Collected data:
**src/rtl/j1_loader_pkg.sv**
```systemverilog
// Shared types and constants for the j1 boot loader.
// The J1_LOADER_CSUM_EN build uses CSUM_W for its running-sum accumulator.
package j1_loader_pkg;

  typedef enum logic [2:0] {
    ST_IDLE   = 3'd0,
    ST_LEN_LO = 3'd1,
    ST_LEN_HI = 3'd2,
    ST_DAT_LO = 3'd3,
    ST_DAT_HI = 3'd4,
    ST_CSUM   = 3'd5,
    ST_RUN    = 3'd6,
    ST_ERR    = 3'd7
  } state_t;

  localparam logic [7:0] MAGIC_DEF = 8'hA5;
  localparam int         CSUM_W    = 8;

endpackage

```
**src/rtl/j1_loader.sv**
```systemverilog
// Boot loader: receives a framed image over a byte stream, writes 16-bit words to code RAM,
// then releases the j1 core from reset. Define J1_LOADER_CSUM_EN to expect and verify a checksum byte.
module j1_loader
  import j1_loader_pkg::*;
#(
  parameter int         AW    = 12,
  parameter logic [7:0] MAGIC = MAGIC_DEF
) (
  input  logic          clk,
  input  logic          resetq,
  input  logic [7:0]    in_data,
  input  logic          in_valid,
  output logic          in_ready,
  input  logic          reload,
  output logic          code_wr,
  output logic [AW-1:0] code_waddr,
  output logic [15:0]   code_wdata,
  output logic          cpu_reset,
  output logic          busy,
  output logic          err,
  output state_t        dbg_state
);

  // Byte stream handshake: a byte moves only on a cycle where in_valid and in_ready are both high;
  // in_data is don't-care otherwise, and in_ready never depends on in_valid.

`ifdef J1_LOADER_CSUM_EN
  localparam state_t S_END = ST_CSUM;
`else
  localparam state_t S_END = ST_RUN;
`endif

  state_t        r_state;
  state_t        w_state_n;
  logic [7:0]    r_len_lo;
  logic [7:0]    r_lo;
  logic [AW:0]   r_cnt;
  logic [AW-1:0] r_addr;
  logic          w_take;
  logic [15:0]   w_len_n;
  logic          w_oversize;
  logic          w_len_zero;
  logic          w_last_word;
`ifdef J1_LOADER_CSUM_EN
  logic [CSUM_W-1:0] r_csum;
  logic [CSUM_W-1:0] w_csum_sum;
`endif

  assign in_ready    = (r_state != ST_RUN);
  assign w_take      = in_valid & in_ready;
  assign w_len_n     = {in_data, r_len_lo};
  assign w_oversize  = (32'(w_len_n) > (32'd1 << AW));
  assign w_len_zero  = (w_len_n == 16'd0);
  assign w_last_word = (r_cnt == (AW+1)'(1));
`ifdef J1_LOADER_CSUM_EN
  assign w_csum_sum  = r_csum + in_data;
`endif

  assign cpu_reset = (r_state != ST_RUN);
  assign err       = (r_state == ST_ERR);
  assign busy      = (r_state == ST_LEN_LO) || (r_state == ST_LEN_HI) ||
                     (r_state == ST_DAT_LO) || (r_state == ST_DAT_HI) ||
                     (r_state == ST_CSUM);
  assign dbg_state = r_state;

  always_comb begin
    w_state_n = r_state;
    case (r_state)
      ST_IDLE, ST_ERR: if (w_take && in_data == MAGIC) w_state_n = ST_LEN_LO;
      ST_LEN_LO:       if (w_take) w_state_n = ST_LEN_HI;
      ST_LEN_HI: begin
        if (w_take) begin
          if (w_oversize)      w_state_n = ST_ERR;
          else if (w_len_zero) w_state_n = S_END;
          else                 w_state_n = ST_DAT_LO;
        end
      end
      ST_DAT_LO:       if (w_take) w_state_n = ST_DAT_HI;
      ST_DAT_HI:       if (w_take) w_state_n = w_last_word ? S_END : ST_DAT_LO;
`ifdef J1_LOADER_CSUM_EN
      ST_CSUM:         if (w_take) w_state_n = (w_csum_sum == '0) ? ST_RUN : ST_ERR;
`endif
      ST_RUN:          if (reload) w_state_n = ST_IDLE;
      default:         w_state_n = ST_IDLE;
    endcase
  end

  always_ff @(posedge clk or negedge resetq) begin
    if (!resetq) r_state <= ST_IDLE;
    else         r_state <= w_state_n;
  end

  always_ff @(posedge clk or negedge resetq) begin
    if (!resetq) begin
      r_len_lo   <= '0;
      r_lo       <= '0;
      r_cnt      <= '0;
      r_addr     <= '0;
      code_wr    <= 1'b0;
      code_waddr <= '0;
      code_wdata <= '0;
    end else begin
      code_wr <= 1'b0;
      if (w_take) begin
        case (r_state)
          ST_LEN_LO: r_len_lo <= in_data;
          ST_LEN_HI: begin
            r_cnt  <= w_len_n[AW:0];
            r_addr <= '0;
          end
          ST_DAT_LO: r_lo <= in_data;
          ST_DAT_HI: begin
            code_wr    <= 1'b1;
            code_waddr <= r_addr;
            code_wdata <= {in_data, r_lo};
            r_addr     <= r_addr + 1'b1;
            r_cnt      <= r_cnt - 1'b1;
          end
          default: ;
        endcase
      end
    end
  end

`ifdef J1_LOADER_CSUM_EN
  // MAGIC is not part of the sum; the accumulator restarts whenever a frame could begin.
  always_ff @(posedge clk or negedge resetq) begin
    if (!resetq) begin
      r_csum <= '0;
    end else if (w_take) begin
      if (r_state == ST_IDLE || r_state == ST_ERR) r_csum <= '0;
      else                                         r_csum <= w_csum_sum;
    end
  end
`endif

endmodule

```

Exercise directions:
If the string "assign" is in a line of the entries, pick that line out.

Problem solution:
  assign in_ready    = (r_state != ST_RUN);
  assign w_take      = in_valid & in_ready;
  assign w_len_n     = {in_data, r_len_lo};
  assign w_oversize  = (32'(w_len_n) > (32'd1 << AW));
  assign w_len_zero  = (w_len_n == 16'd0);
  assign w_last_word = (r_cnt == (AW+1)'(1));
  assign w_csum_sum  = r_csum + in_data;
  assign cpu_reset = (r_state != ST_RUN);
  assign err       = (r_state == ST_ERR);
  assign busy      = (r_state == ST_LEN_LO) || (r_state == ST_LEN_HI) ||
  assign dbg_state = r_state;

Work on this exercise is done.